Roanoke Times Copyright (c) 1995, Landmark Communications, Inc. DATE: SATURDAY, October 14, 1995 TAG: 9510160038 SECTION: NATIONAL/INTERNATIONAL PAGE: A3 EDITION: METRO SOURCE: ASSOCIATED PRESS DATELINE: LONDON LENGTH: Medium
Rotblat, who started a campaign against nuclear weapons 40 years ago with Albert Einstein and Bertrand Russell, said the Nobel Peace Prize is recognition of work still in progress.

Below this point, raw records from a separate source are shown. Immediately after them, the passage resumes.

**config.mk**
```make
export PLATFORM = sky130hd
export DESIGN_NAME = cfg_writer
export DESIGN_NICKNAME = d
export VERILOG_FILES = /design/src/deparser_pkg.sv /design/src/cfg_writer.sv
export VERILOG_INCLUDE_DIRS = /design/src
export SDC_FILE = /design/constraint.sdc
export NUM_CORES = 1
export LEC_CHECK = 0
export ABC_AREA = 0
export BUFFER_PORTS_ARGS = -buffer_cell sky130_fd_sc_hd__buf_2
export CORE_ASPECT_RATIO = 2
export CORE_MARGIN = 3
export CORE_UTILIZATION = 38
export CTS_CLUSTER_SIZE = 12
export DETAILED_ROUTE_END_ITERATION = 6
export PLACE_DENSITY = 0.77
export SYNTH_ARGS = -nofsm -noshare
export SYNTH_HDL_FRONTEND = slang
export SYNTH_SLANG_ARGS = --single-unit
```
**constraint.sdc**
```tcl
create_clock -name clk -period 5.64 [get_ports clk]
set_input_delay 0.846 -clock clk [delete_from_list [all_inputs] [get_ports clk]]
set_output_delay 0.846 -clock clk [all_outputs]
set_load 0.02 [all_outputs]
```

``I see this honor not for me personally but rather for the small group of scientists who have been working for 40 years to try to save the world, often against the world's wish,'' the 86-year-old physicist told a news conference Friday. ``I hope that more scientists will now be encouraged to think really seriously about the social impact of their work.''
The Nobel committee made it clear the award was also a signal to France and China to stop their atomic weapons tests.; Rotblat called the tests ``an outrage.''
Rotblat, a native of Poland, helped the United States build the world's first atomic bomb, but quit the Manhattan Project in 1944 when he overheard a general saying its real purpose was to subdue the Soviet Union - not to deter Nazi Germany.

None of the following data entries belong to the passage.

--- config.mk ---
export PLATFORM = sky130hd
export DESIGN_NAME = csr_top
export DESIGN_NICKNAME = d
export VERILOG_FILES = /design/src/hdl/csr_exc_pkg.sv /design/src/hdl/csr_map_pkg.sv /design/src/hdl/csr_top.sv /design/src/hdl/csr_save_bank.sv /design/src/hdl/csr_timer.sv /design/src/hdl/csr_exc_state.sv /design/src/hdl/csr_ctrl.sv
export SDC_FILE = /design/constraint.sdc
export NUM_CORES = 1
export LEC_CHECK = 0
export BUFFER_PORTS_ARGS = -buffer_cell sky130_fd_sc_hd__buf_2
export CAP_MARGIN = 20
export CORE_ASPECT_RATIO = 0.9
export CORE_MARGIN = 1.5
export CORE_UTILIZATION = 28
export DETAILED_ROUTE_END_ITERATION = 6
export GPL_ROUTABILITY_DRIVEN = 0
export PLACE_DENSITY = 0.45
export SETUP_SLACK_MARGIN = 0.02
export SLEW_MARGIN = 10
export SYNTH_ARGS = -nofsm -noshare
export SYNTH_HDL_FRONTEND = slang
export SYNTH_SLANG_ARGS = --single-unit
--- constraint.sdc ---
create_clock -name clk -period 2.6 [get_ports clk]
set_input_delay 0.26 -clock clk [delete_from_list [all_inputs] [get_ports clk]]
set_output_delay 0.26 -clock clk [all_outputs]
set_load 0.02 [all_outputs]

When atomic bombs were dropped on civilians in Hiroshima and Nagasaki less than a year later, he said, ``I felt angry, and fear for the future of our civilization.''
Rotblat began work mobilizing scientists to get rid of the nuclear nightmare they had created.

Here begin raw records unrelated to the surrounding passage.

`src/hdl/gfx_pkg.sv`:
```
package gfx_pkg;

    // VRAM is word addressed, 8K x 16
    typedef logic [12:0] vram_addr_t;
    typedef logic [15:0] vram_word_t;

    // Palette select on top, color index below, index 0 is transparent
    typedef logic [4:0] pixel_t;

    // Pixel column, line number and scroll amounts
    typedef logic [7:0] xpos_t;

    // Eight 4-bit pixels, leftmost in the top nibble
    typedef logic [31:0] chunky_row_t;

    typedef enum logic [2:0] {
        DONE,
        MAP_ADDR,
        MAP_READ,
        SPR_Y,
        SPR_XN,
        SPR_CHECK,
        PAT_LO,
        PAT_HI
    } fetch_state_t;

    localparam int NUM_COLUMNS      = 32;
    localparam int NUM_SPRITES      = 64;
    localparam int MAX_LINE_SPRITES = 8;

    // Y value that ends the sprite list
    localparam xpos_t SPRITE_TERMINATOR  = 8'hD0;
    localparam xpos_t HSCROLL_LOCK_LINES = 8'd16;

endpackage

```
`src/hdl/render_if.sv`:
```
`timescale 1ns/100ps

interface render_if import gfx_pkg::*; ();

    // One 8-pixel command, sampled by the renderer in the start cycle
    xpos_t       x;
    chunky_row_t data;
    logic        start;
    logic        is_sprite;
    logic        hflip;
    logic        palette;
    logic        line_begin;

    // Status back to the fetcher
    logic        busy;
    logic        last_pixel;

    modport fetch (output x, data, start, is_sprite, hflip, palette, line_begin,
                   input busy, last_pixel);

    modport render (input x, data, start, is_sprite, hflip, palette, line_begin,
                    output busy, last_pixel);

endinterface

```
`src/hdl/gfx_fetch.sv`:
```
`timescale 1ns/100ps

module gfx_fetch import gfx_pkg::*; (
    input  logic       clk,
    input  logic       reset,
    input  logic       start,
    input  xpos_t      line,
    input  logic       hscroll_lock,
    input  xpos_t      hscroll,
    input  xpos_t      vscroll,
    input  logic [2:0] name_base,
    input  logic [5:0] sprattr_base,
    input  logic       sprpat_base,
    input  logic       sprite_tall,
    input  vram_word_t vdata,
    output vram_addr_t vaddr,
    output logic       bank_sel,
    output logic       spr_overflow,
    render_if.fetch    r
);

    fetch_state_t state_r, state_next;
    fetch_state_t ret_state_r, ret_state_next;
    vram_addr_t   vaddr_r, vaddr_next;
    logic [5:0]   col_r, col_next;
    logic [6:0]   spr_idx_r, spr_idx_next;
    logic [3:0]   spr_cnt_r, spr_cnt_next;
    logic         bank_sel_next;
    xpos_t        hscroll_r, hscroll_next;
    xpos_t        vscroll_r, vscroll_next;
    xpos_t        line_r, line_next;
    xpos_t        spr_y_r, spr_y_next;
    xpos_t        render_x_r, render_x_next;
    vram_word_t   pat_lo_r, pat_lo_next;
    logic         is_sprite_r, is_sprite_next;
    logic         hflip_r, hflip_next;
    logic         palette_r, palette_next;
    logic         render_start;
    chunky_row_t  row_chunky;

    ////////////////////////////////
    // Address generation
    ////////////////////////////////
    xpos_t      tline;
    logic [2:0] pat_row;
    vram_addr_t map_addr;
    vram_addr_t pat_addr;
    vram_addr_t spr_addr_y;
    vram_addr_t spr_addr_xn;
    vram_addr_t spr_pat_addr;
    xpos_t      spr_y_byte;
    xpos_t      ydiff;
    logic [3:0] spr_height;
    logic       spr_on_line;
    logic       spr_terminated;
    logic       spr_full;

    // Scrolled tile row, name table entry arrives in vdata
    assign tline    = line_r + vscroll_r;
    assign pat_row  = vdata[10] ? ~tline[2:0] : tline[2:0];
    assign map_addr = {name_base, tline[7:3], col_r[4:0]};
    assign pat_addr = {vdata[8:0], pat_row, 1'b0};

    // Y bytes are packed two per word, X and tile number one entry per word
    assign spr_addr_y  = {sprattr_base, 2'b00, spr_idx_r[5:1]};
    assign spr_addr_xn = {sprattr_base, 1'b1, spr_idx_r[5:0]};
    assign spr_y_byte  = spr_idx_r[0] ? vdata[15:8] : vdata[7:0];

    // Sprite line test, spr_y_r already holds Y + 1
    assign ydiff          = line_r - spr_y_r;
    assign spr_height     = sprite_tall ? 4'd15 : 4'd7;
    assign spr_on_line    = (ydiff <= {4'd0, spr_height});
    assign spr_terminated = (spr_y_r == SPRITE_TERMINATOR + 8'd1);
    assign spr_full       = (spr_cnt_r == 4'(MAX_LINE_SPRITES));

    // Tall sprites take the lower tile bit from the sprite row
    assign spr_pat_addr = {sprpat_base, vdata[15:9], sprite_tall ? ydiff[3] : vdata[8],
                           ydiff[2:0], 1'b0};

    // Bitplanes to chunky, word 0 holds planes 0 and 1, word 1 planes 2 and 3
    always_comb begin
        for (int i = 0; i < 8; i++) begin
            row_chunky[4*i +: 4] = {vdata[8+i], vdata[i], pat_lo_r[8+i], pat_lo_r[i]};
        end
    end

    ////////////////////////////////
    // Fetch FSM
    ////////////////////////////////
    always_comb begin
        state_next     = state_r;
        ret_state_next = ret_state_r;
        vaddr_next     = vaddr_r;
        col_next       = col_r;
        spr_idx_next   = spr_idx_r;
        spr_cnt_next   = spr_cnt_r;
        bank_sel_next  = bank_sel;
        hscroll_next   = hscroll_r;
        vscroll_next   = vscroll_r;
        line_next      = line_r;
        spr_y_next     = spr_y_r;
        render_x_next  = render_x_r;
        pat_lo_next    = pat_lo_r;
        is_sprite_next = is_sprite_r;
        hflip_next     = hflip_r;
        palette_next   = palette_r;
        render_start   = 1'b0;
        spr_overflow   = 1'b0;

        if (start) begin
            if (hscroll_lock && line < HSCROLL_LOCK_LINES)
                hscroll_next = '0;
            else
                hscroll_next = hscroll;
            // Vertical scroll only changes at the top of the frame
            if (line == 8'd0)
                vscroll_next = vscroll;
            line_next      = line;
            bank_sel_next  = !bank_sel;
            col_next       = '0;
            spr_idx_next   = '0;
            spr_cnt_next   = '0;
            is_sprite_next = 1'b0;
            state_next     = MAP_ADDR;
        end else begin
            case (state_r)
                DONE: begin
                end

                MAP_ADDR: begin
                    if (col_r == 6'(NUM_COLUMNS)) begin
                        state_next = SPR_Y;
                    end else begin
                        vaddr_next = map_addr;
                        state_next = MAP_READ;
                    end
                end

                MAP_READ: begin
                    vaddr_next     = pat_addr;
                    hflip_next     = vdata[9];
                    palette_next   = vdata[11];
                    render_x_next  = hscroll_r + {col_r[4:0], 3'b000};
                    col_next       = col_r + 6'd1;
                    ret_state_next = MAP_ADDR;
                    state_next     = PAT_LO;
                end

                SPR_Y: begin
                    if (spr_idx_r == 7'(NUM_SPRITES)) begin
                        state_next = DONE;
                    end else begin
                        vaddr_next = spr_addr_y;
                        state_next = SPR_XN;
                    end
                end

                SPR_XN: begin
                    spr_y_next = spr_y_byte + 8'd1;
                    vaddr_next = spr_addr_xn;
                    state_next = SPR_CHECK;
                end

                SPR_CHECK: begin
                    spr_idx_next   = spr_idx_r + 7'd1;
                    ret_state_next = SPR_Y;
                    if (spr_terminated) begin
                        state_next = DONE;
                    end else if (spr_on_line && spr_full) begin
                        // Ninth sprite on this line
                        spr_overflow = 1'b1;
                        state_next   = DONE;
                    end else if (spr_on_line) begin
                        spr_cnt_next   = spr_cnt_r + 4'd1;
                        vaddr_next     = spr_pat_addr;
                        render_x_next  = vdata[7:0];
                        is_sprite_next = 1'b1;
                        hflip_next     = 1'b0;
                        palette_next   = 1'b1;
                        state_next     = PAT_LO;
                    end else begin
                        state_next = SPR_Y;
                    end
                end

                PAT_LO: begin
                    pat_lo_next = vdata;
                    vaddr_next  = {vaddr_r[12:1], 1'b1};
                    state_next  = PAT_HI;
                end

                PAT_HI: begin
                    // Hold the address so vdata stays valid while waiting
                    if (!r.busy || r.last_pixel) begin
                        render_start = 1'b1;
                        state_next   = ret_state_r;
                    end
                end
            endcase
        end
    end

    always_ff @(posedge clk) begin
        if (reset) begin
            state_r     <= DONE;
            ret_state_r <= DONE;
            vaddr_r     <= '0;
            col_r       <= '0;
            spr_idx_r   <= '0;
            spr_cnt_r   <= '0;
            bank_sel    <= 1'b0;
            hscroll_r   <= '0;
            vscroll_r   <= '0;
        end else begin
            state_r     <= state_next;
            ret_state_r <= ret_state_next;
            vaddr_r     <= vaddr_next;
            col_r       <= col_next;
            spr_idx_r   <= spr_idx_next;
            spr_cnt_r   <= spr_cnt_next;
            bank_sel    <= bank_sel_next;
            hscroll_r   <= hscroll_next;
            vscroll_r   <= vscroll_next;
        end
    end

    always_ff @(posedge clk) begin
        line_r      <= line_next;
        spr_y_r     <= spr_y_next;
        render_x_r  <= render_x_next;
        pat_lo_r    <= pat_lo_next;
        is_sprite_r <= is_sprite_next;
        hflip_r     <= hflip_next;
        palette_r   <= palette_next;
    end

    // VRAM sees the next address, data returns a cycle later
    assign vaddr = vaddr_next;

    assign r.x          = render_x_r;
    assign r.data       = row_chunky;
    assign r.start      = render_start;
    assign r.is_sprite  = is_sprite_r;
    assign r.hflip      = hflip_r;
    assign r.palette    = palette_r;
    assign r.line_begin = start;

endmodule

```
`src/hdl/gfx_top.sv`:
```
`timescale 1ns/100ps

module gfx_top import gfx_pkg::*; (
    input  logic       clk,
    input  logic       reset,

    // Display registers
    input  logic       hscroll_lock,
    input  xpos_t      hscroll,
    input  xpos_t      vscroll,
    input  logic [2:0] name_base,
    input  logic [5:0] sprattr_base,
    input  logic       sprpat_base,
    input  logic       sprite_tall,

    // Line control
    input  xpos_t      line,
    input  logic       start,

    // VRAM
    output vram_addr_t vaddr,
    input  vram_word_t vdata,

    // Readback
    input  xpos_t      pix_idx,
    output pixel_t     pix,

    output logic       spr_overflow,
    output logic       spr_collision
);

    logic   bank_sel;
    xpos_t  wr_idx;
    pixel_t wr_pixel;
    logic   wr_en;

    render_if rif ();

    gfx_fetch fetch (
        .clk          (clk),
        .reset        (reset),
        .start        (start),
        .line         (line),
        .hscroll_lock (hscroll_lock),
        .hscroll      (hscroll),
        .vscroll      (vscroll),
        .name_base    (name_base),
        .sprattr_base (sprattr_base),
        .sprpat_base  (sprpat_base),
        .sprite_tall  (sprite_tall),
        .vdata        (vdata),
        .vaddr        (vaddr),
        .bank_sel     (bank_sel),
        .spr_overflow (spr_overflow),
        .r            (rif.fetch)
    );

    tile_renderer renderer (
        .clk           (clk),
        .reset         (reset),
        .r             (rif.render),
        .wr_idx        (wr_idx),
        .wr_pixel      (wr_pixel),
        .wr_en         (wr_en),
        .spr_collision (spr_collision)
    );

    line_buffer linebuf (
        .clk      (clk),
        .bank_sel (bank_sel),
        .wr_idx   (wr_idx),
        .wr_pixel (wr_pixel),
        .wr_en    (wr_en),
        .rd_idx   (pix_idx),
        .rd_pixel (pix)
    );

endmodule

```
`src/hdl/line_buffer.sv`:
```
`timescale 1ns/100ps

module line_buffer import gfx_pkg::*; (
    input  logic   clk,
    input  logic   bank_sel,
    input  xpos_t  wr_idx,
    input  pixel_t wr_pixel,
    input  logic   wr_en,
    input  xpos_t  rd_idx,
    output pixel_t rd_pixel
);

    // Two line banks, one filled while the other is shown
    pixel_t bank_mem [0:1][0:255];

    always_ff @(posedge clk) begin
        if (wr_en)
            bank_mem[bank_sel][wr_idx] <= wr_pixel;
    end

    // Registered read from the idle bank
    always_ff @(posedge clk) begin
        rd_pixel <= bank_mem[!bank_sel][rd_idx];
    end

endmodule

```
`src/hdl/tile_renderer.sv`:
```
`timescale 1ns/100ps

module tile_renderer import gfx_pkg::*; (
    input  logic      clk,
    input  logic      reset,
    render_if.render  r,
    output xpos_t     wr_idx,
    output pixel_t    wr_pixel,
    output logic      wr_en,
    output logic      spr_collision
);

    logic         active_r;
    logic [2:0]   count_r;
    chunky_row_t  shift_r;
    xpos_t        idx_r;
    logic         hflip_r;
    logic         is_sprite_r;
    logic         palette_r;
    logic [255:0] occupied_r;

    logic [3:0]   color;
    logic         opaque;
    logic         taken;

    // Leftmost pixel first, or rightmost first when flipped
    assign color  = hflip_r ? shift_r[3:0] : shift_r[31:28];
    assign opaque = (color != 4'd0);
    assign taken  = occupied_r[idx_r];

    ////////////////////////////////
    // Sequencing
    ////////////////////////////////
    always_ff @(posedge clk) begin
        if (reset) begin
            active_r <= 1'b0;
            count_r  <= '0;
        end else if (r.start) begin
            active_r <= 1'b1;
            count_r  <= '0;
        end else if (active_r) begin
            count_r <= count_r + 3'd1;
            if (count_r == 3'd7)
                active_r <= 1'b0;
        end
    end

    always_ff @(posedge clk) begin
        if (r.start) begin
            shift_r     <= r.data;
            idx_r       <= r.x;
            hflip_r     <= r.hflip;
            is_sprite_r <= r.is_sprite;
            palette_r   <= r.palette;
        end else if (active_r) begin
            shift_r <= hflip_r ? (shift_r >> 4) : (shift_r << 4);
            // Wraps past column 255
            idx_r   <= idx_r + 8'd1;
        end
    end

    ////////////////////////////////
    // Sprite occupancy
    ////////////////////////////////
    always_ff @(posedge clk) begin
        if (r.line_begin)
            occupied_r <= '0;
        else if (active_r && is_sprite_r && opaque)
            occupied_r[idx_r] <= 1'b1;
    end

    assign r.busy       = active_r;
    assign r.last_pixel = active_r && (count_r == 3'd7);

    // First sprite in the table keeps the pixel
    assign wr_idx        = idx_r;
    assign wr_pixel      = {palette_r, color};
    assign wr_en         = active_r && (!is_sprite_r || (opaque && !taken));
    assign spr_collision = active_r && is_sprite_r && opaque && taken;

endmodule

```
`config.mk`:
```
export PLATFORM = sky130hd
export DESIGN_NAME = gfx_top
export DESIGN_NICKNAME = d
export VERILOG_FILES = /design/src/hdl/gfx_pkg.sv /design/src/hdl/render_if.sv /design/src/hdl/gfx_fetch.sv /design/src/hdl/gfx_top.sv /design/src/hdl/line_buffer.sv /design/src/hdl/tile_renderer.sv
export SDC_FILE = /design/constraint.sdc
export NUM_CORES = 2
export LEC_CHECK = 0
export ABC_CLOCK_PERIOD_IN_PS = 22500
export BUFFER_PORTS_ARGS = -buffer_cell sky130_fd_sc_hd__buf_2
export CORE_UTILIZATION = 45
export DETAILED_ROUTE_END_ITERATION = 12
export GPL_ROUTABILITY_DRIVEN = 0
export SETUP_SLACK_MARGIN = 0.3
export SKIP_LAST_GASP = 1
export SLEW_MARGIN = 20
export SYNTH_ARGS = -nofsm -noshare
export SYNTH_HDL_FRONTEND = slang
export SYNTH_SLANG_ARGS = --single-unit
export TNS_END_PERCENT = 20
```
`constraint.sdc`:
```
create_clock -name clk -period 22.5 [get_ports clk]
set_input_delay 2.25 -clock clk [delete_from_list [all_inputs] [get_ports clk]]
set_output_delay 2.25 -clock clk [all_outputs]
set_load 0.01 [all_outputs]
```
==> impl_metrics.toml <==
[timing]
rsz0062_at_grt = "no"
fmax_mhz = 139
fin_setup_tns_ns = 0
hold_viol_final = 0
layout_setup_ws_ns = 15.32
whs_ns = 0.420
relSlewSlack_pct = 12.1
worst_slew_pin_slew_ns = 1.32
period_minus_slack_ns = 7.18
slew_violations = 0
setup_viol = 0
finalCritPeriodShare_pct = 31.9
fin_skew_ns = 0.0743

[global_route]
grt_usage_pct = 22.7
grt_pass1_vias = 64500
gr-total-overflow = 0
grt_first_pass_wirelength_um = 442000
grt_max_degree = 213
antenna_found_initial = 2

[synth]
yosysSeqAreaShare_pct = 72.8
synth-compound-area-share_pct = 4.02
async_reset_ff_share_pct = 0
synth_top_family_by_area = "multiplexers"
yosysUniqueCellTypes = 83
synth_flop_cell = "edfxtp_1"
synth_mux_area_share_pct = 14.5
yosysWarnings = 0
yosys.area_share.adder_pct = 0.401
synth-seq-cells = 2963
syn-cell-area_sq_mm = 0.118
synth-simple-area-share_pct = 6.09
syn_nets = 6989
synth_xor_area_share_pct = 0.290
synth_edf_count = 2645
syn_avg_cell_area_sq_um = 17.1
syn_inst = 6890

[routing]
first_pass_iters = 6
viasPerCell = 5.93
routed_wl_um = 299000
postRouteAntennaNets = 0
via_count = 63300
drt-wirelength-per-cell_um = 28.0
drtIter0Drc = 6745
drc = 0

[hold_path]
holdPathStages = 0
hold_path.class = "flop to flop"

[clock_tree]
root_buffer = "clkbuf_16"
cts.sinks = 2963
h-tree-depth = 5
clkTransAtPathRegs_ns = 0.06
cts_max_path_buffers = 4
cts_buffers = 319
clkLatencyLatePin_ns = 0.95
cts.repair.resized = 0
hold_buffers = 0
post_cts_buffers = 0
cts_tree = "built"

[job]
cap_violations = 0

[pwr]
ir_worst_vdd_mv = 0.0913
power_leakage_nw = 41.3
p_per_area_mw_per_mm2 = 86.8

[critical_path]
cp.arrival_ns = 4.93
setup.worst_path.start = "renderer.wr_idx[0]"
critPathRequiredTime_ns = 20.25
crit_path_end = "spr_collision"
r2r-start = "fetch.bank_sel"
r2r_slack_ns = 15.76
r2r_cells = 13
start_kind = "flop"
cp-end-kind = "output port"
timing.rr.end = "linebuf.rd_pixel[4]"
cp_max_fo = 40
critical_path_class = "flop to output port"

[place]
io_buffers = 82
placed_area_sq_mm = 0.122
place_ws_ns = 14.65
hpwl_um = 177000
place_inst = 10100

[layout]
seq_area_sq_mm = 0.0858
nFillCells = 21000
drive_gt1_share_pct = 20.1
fin_cells = 10700
final_area_sq_mm = 0.132
synthToLayoutAreaGrowth_pct = 12.0
layout.nets = 7055
multi_input_area_sq_mm = 0.0301

[floorplan]
start_util_pct = 45.3
die-area_sq_mm = 0.264
die_w_um = 514
rows = 187
core_area_sq_mm = 0.260
die_y_um = 514
top_level_ports = 83

[run_status]
status = "completed"
==> Yosys cell counts (19+ instances only) <==
cell type / count / area share, %
xnor2_1: 19 / 0.14
a211oi_1: 31 / 0.20
xor2_1: 20 / 0.15
nor3_1: 25 / 0.11
mux2_2: 30 / 0.29
mux4_2: 673 / 13
nand2_1: 364 / 1.2
a21oi_1: 313 / 1.3
a22oi_1: 24 / 0.15
buf_1: 100 / 0.32
nand4_1: 35 / 0.19
nand3_1: 136 / 0.58
inv_1: 31 / 0.099
a31oi_1: 53 / 0.28
nor2_1: 954 / 3.0
ha_1: 33 / 0.35
o22ai_1: 82 / 0.44
clkbuf_1: 309 / 0.98
dfxtp_1: 318 / 5.4
o21ai_0: 183 / 0.78
edfxtp_1: 2645 / 67
nor2b_1: 20 / 0.11
mux2i_1: 145 / 1.2
buf_2: 75 / 0.32
==> cells by family after synthesis <==
logic type / count (synthesis)
mux: 854
flops: 2963
fa+ha+maj: 36
buf+inv: 536
simple gates: 1663
compound gates: 799
xor+xnor: 39
==> through the flow <==
| step | util, % | power (mW) |
|---|---|---|
| 2_1_floorplan | - | 6.39 |
| 6_report | 50.8 | 11.5 |
| 3_3_place_gp | 47.0 | 6.55 |
| 3_5_place_dp | 47.0 | 6.55 |
| 5_1_grt | 50.8 | 11.8 |
| 4_1_cts | 50.8 | 11.5 |
==> final cells by class <==
type                    instances  area share [%]
repair buffers                246            1.31
inverters                      35           0.105
flip-flops and latches       2963            65.0
multi-input cells            3391            22.8
clock buffers                 413            6.56
well taps                    3496            3.31
diodes                          4         0.00758
clock inverters               138           0.923
==> how the worst min path moves through the flow <==
stage,end,start
floorplan,renderer.hflip_r,fetch.r.hflip
global placement,renderer.hflip_r,fetch.r.hflip
detailed placement,renderer.hflip_r,fetch.r.hflip
CTS,renderer.hflip_r,fetch.r.hflip
global route,renderer.hflip_r,fetch.r.hflip
finish,renderer.hflip_r,fetch.r.hflip
==> cells in the final DEF, fill, tap and decap left out, drive strengths merged, types with 16 or more instances in the layout <==
cell / instances
bufinv: 21
nand2: 364
ha: 33
nor2b: 20
nand4: 42
clkinv: 104
mux2: 30
o221ai: 16
clkbuf: 414
a22oi: 24
a21oi: 313
dfxtp: 318
nor3: 25
mux2i: 145
o22ai: 82
a211oi: 31
mux4: 679
o21ai: 183
or3b: 16
xor2: 20
a31oi: 53
nor2: 970
edfxtp: 2645
xnor2: 19
buf: 245
inv: 41
nand3: 136
a221oi: 18
==> flip-flops by register name, summed over array words and instances (netlist names), 2 cells and up <==
name                 cells
fetch.r.x                8
fetch.vaddr_r           13
fetch.line_r             8
fetch.spr_idx_r          7
linebuf.rd_pixel         5
fetch.vscroll_r          8
renderer.occupied_r    256
linebuf.bank_mem      2560
renderer.wr_idx          8
fetch.pat_lo_r          16
renderer.count_r         3
renderer.shift_r        32
fetch.spr_cnt_r          4
fetch.ret_state_r        2
fetch.hscroll_r          8
fetch.col_r              6
fetch.state_r            3
fetch.spr_y_r            8
==> worst max-delay path, cell delays in order (launching register included) <==
cell and delay, ns:
edfxtp_1 0.35, buf_4 0.53, buf_4 0.72, mux4_2 0.60
nand3_1 0.10, a21oi_1 0.08, a211o_1 0.30, nor4_1 0.58
a31oi_1 0.41, buf_2 0.26
==> power breakdown <==
part / internal [mW] / leakage, nW / total, mW / switching (mW)
clock: 2.94 / 4.83 / 5.03 / 2.09
sequential: 5.91 / 26.3 / 5.92 / 0.0108
combinational: 0.223 / 10.1 / 0.509 / 0.285
total: 9.07 / 41.3 / 11.5 / 2.38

``We have to learn to think in a new way,'' said a manifesto signed in 1955 by 11 distinguished scientists.
This declaration became the basis for an international conference of scientists in 1957 in the village of Pugwash on the coast of Nova Scotia, the first of hundreds of Pugwash Conferences on Science and World Affairs, which quietly pushed for arms accords between East and West to reduce nuclear weapons.
Former Soviet leader Mikhail Gorbachev's decision to call off the arms race ``was to a large extent influenced by our work. And this is one of the reasons that we deserve this prize,'' Rotblat said.